(Items listed in a dataset)
□ □ □ □ □
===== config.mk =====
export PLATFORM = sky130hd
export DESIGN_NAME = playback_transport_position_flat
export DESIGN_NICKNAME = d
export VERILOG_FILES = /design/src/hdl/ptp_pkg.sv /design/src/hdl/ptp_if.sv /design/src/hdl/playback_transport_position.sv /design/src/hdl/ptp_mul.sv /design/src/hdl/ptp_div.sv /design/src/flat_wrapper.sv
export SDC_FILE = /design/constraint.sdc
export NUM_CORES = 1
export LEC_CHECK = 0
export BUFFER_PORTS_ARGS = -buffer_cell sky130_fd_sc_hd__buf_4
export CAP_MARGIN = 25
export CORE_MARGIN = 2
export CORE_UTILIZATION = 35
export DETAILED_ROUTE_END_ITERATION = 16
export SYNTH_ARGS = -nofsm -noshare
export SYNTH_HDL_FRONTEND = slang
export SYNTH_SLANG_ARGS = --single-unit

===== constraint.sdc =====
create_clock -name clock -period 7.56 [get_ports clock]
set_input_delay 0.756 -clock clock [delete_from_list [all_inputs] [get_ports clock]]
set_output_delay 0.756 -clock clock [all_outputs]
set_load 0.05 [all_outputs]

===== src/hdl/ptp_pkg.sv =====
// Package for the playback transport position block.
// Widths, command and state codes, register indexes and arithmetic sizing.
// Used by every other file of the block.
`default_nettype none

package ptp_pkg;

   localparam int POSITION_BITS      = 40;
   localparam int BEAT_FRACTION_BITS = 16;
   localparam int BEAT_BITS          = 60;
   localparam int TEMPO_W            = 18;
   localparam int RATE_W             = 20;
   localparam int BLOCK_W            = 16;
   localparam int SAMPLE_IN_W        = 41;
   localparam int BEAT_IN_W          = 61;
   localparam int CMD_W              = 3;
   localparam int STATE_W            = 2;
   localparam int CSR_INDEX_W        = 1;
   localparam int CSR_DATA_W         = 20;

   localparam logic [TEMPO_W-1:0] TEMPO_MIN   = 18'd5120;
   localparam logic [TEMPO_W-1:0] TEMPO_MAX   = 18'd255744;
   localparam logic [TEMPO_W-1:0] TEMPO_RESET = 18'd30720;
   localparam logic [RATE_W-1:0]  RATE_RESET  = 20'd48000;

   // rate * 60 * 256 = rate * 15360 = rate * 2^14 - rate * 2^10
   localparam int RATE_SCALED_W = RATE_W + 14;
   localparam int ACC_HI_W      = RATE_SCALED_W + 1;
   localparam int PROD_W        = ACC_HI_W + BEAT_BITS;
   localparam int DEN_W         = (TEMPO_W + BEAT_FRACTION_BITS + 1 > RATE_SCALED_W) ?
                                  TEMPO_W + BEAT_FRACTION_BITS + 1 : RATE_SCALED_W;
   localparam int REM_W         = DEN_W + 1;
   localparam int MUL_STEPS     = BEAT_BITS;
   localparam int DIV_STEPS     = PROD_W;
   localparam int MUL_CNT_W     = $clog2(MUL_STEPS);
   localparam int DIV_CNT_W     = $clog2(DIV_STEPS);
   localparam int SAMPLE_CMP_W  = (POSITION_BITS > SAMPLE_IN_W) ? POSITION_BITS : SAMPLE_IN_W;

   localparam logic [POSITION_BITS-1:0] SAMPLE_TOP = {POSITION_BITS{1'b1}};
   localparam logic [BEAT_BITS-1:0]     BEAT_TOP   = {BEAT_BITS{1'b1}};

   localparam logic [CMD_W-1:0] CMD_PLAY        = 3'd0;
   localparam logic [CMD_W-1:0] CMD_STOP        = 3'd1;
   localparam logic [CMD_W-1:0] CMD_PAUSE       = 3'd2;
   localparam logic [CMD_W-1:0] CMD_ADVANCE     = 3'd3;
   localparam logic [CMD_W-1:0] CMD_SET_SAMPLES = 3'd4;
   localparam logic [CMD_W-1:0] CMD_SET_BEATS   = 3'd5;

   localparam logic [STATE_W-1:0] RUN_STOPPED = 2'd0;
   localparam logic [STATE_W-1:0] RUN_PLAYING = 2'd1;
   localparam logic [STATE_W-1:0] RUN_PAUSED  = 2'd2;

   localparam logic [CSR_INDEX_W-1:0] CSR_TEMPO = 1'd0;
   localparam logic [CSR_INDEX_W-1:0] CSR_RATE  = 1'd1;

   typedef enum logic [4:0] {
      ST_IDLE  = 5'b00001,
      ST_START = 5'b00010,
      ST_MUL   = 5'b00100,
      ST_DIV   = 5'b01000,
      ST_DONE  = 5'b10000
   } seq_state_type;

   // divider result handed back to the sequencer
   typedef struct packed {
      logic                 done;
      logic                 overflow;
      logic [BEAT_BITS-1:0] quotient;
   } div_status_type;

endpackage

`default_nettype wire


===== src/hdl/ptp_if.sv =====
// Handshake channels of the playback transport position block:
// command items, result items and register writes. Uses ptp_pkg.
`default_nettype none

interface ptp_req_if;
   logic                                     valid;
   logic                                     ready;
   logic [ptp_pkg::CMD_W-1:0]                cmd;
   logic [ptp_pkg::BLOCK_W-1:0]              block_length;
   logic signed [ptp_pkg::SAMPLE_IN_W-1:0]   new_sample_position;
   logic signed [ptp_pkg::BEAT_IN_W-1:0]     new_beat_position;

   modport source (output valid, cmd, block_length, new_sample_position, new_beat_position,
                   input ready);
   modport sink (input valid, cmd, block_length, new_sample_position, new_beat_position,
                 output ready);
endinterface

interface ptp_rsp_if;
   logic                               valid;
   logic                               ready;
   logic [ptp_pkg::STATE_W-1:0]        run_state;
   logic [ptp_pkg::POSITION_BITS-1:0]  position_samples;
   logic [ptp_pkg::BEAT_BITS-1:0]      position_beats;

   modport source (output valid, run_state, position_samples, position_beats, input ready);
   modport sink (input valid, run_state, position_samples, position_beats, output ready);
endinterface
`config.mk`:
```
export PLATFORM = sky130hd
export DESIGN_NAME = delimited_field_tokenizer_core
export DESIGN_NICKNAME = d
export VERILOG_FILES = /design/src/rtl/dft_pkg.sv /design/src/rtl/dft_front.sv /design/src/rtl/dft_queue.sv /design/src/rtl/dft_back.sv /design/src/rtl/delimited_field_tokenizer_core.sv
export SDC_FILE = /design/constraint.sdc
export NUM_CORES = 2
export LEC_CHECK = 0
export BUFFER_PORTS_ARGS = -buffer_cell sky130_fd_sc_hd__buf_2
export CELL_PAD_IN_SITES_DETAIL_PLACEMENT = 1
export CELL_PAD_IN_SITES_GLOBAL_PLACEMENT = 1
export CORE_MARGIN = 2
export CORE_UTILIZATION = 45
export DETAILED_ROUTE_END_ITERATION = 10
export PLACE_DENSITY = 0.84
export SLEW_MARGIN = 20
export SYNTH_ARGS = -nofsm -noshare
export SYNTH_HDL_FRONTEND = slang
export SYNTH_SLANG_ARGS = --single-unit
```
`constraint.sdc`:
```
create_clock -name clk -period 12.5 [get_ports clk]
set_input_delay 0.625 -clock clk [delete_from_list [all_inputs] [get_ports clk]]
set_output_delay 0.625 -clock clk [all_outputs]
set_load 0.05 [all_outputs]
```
□ □ □ □ □
◆ What is being asked ◆
Repeat word for word the lines above that run from the line containing "package ptp_pkg;" through the line containing "localparam logic [CMD_W-1:0] CMD_SET_BEATS", both ends included, and nothing else.

◆ Answer for the task ◆
package ptp_pkg;

   localparam int POSITION_BITS      = 40;
   localparam int BEAT_FRACTION_BITS = 16;
   localparam int BEAT_BITS          = 60;
   localparam int TEMPO_W            = 18;
   localparam int RATE_W             = 20;
   localparam int BLOCK_W            = 16;
   localparam int SAMPLE_IN_W        = 41;
   localparam int BEAT_IN_W          = 61;
   localparam int CMD_W              = 3;
   localparam int STATE_W            = 2;
   localparam int CSR_INDEX_W        = 1;
   localparam int CSR_DATA_W         = 20;

   localparam logic [TEMPO_W-1:0] TEMPO_MIN   = 18'd5120;
   localparam logic [TEMPO_W-1:0] TEMPO_MAX   = 18'd255744;
   localparam logic [TEMPO_W-1:0] TEMPO_RESET = 18'd30720;
   localparam logic [RATE_W-1:0]  RATE_RESET  = 20'd48000;

   // rate * 60 * 256 = rate * 15360 = rate * 2^14 - rate * 2^10
   localparam int RATE_SCALED_W = RATE_W + 14;
   localparam int ACC_HI_W      = RATE_SCALED_W + 1;
   localparam int PROD_W        = ACC_HI_W + BEAT_BITS;
   localparam int DEN_W         = (TEMPO_W + BEAT_FRACTION_BITS + 1 > RATE_SCALED_W) ?
                                  TEMPO_W + BEAT_FRACTION_BITS + 1 : RATE_SCALED_W;
   localparam int REM_W         = DEN_W + 1;
   localparam int MUL_STEPS     = BEAT_BITS;
   localparam int DIV_STEPS     = PROD_W;
   localparam int MUL_CNT_W     = $clog2(MUL_STEPS);
   localparam int DIV_CNT_W     = $clog2(DIV_STEPS);
   localparam int SAMPLE_CMP_W  = (POSITION_BITS > SAMPLE_IN_W) ? POSITION_BITS : SAMPLE_IN_W;

   localparam logic [POSITION_BITS-1:0] SAMPLE_TOP = {POSITION_BITS{1'b1}};
   localparam logic [BEAT_BITS-1:0]     BEAT_TOP   = {BEAT_BITS{1'b1}};

   localparam logic [CMD_W-1:0] CMD_PLAY        = 3'd0;
   localparam logic [CMD_W-1:0] CMD_STOP        = 3'd1;
   localparam logic [CMD_W-1:0] CMD_PAUSE       = 3'd2;
   localparam logic [CMD_W-1:0] CMD_ADVANCE     = 3'd3;
   localparam logic [CMD_W-1:0] CMD_SET_SAMPLES = 3'd4;
   localparam logic [CMD_W-1:0] CMD_SET_BEATS   = 3'd5;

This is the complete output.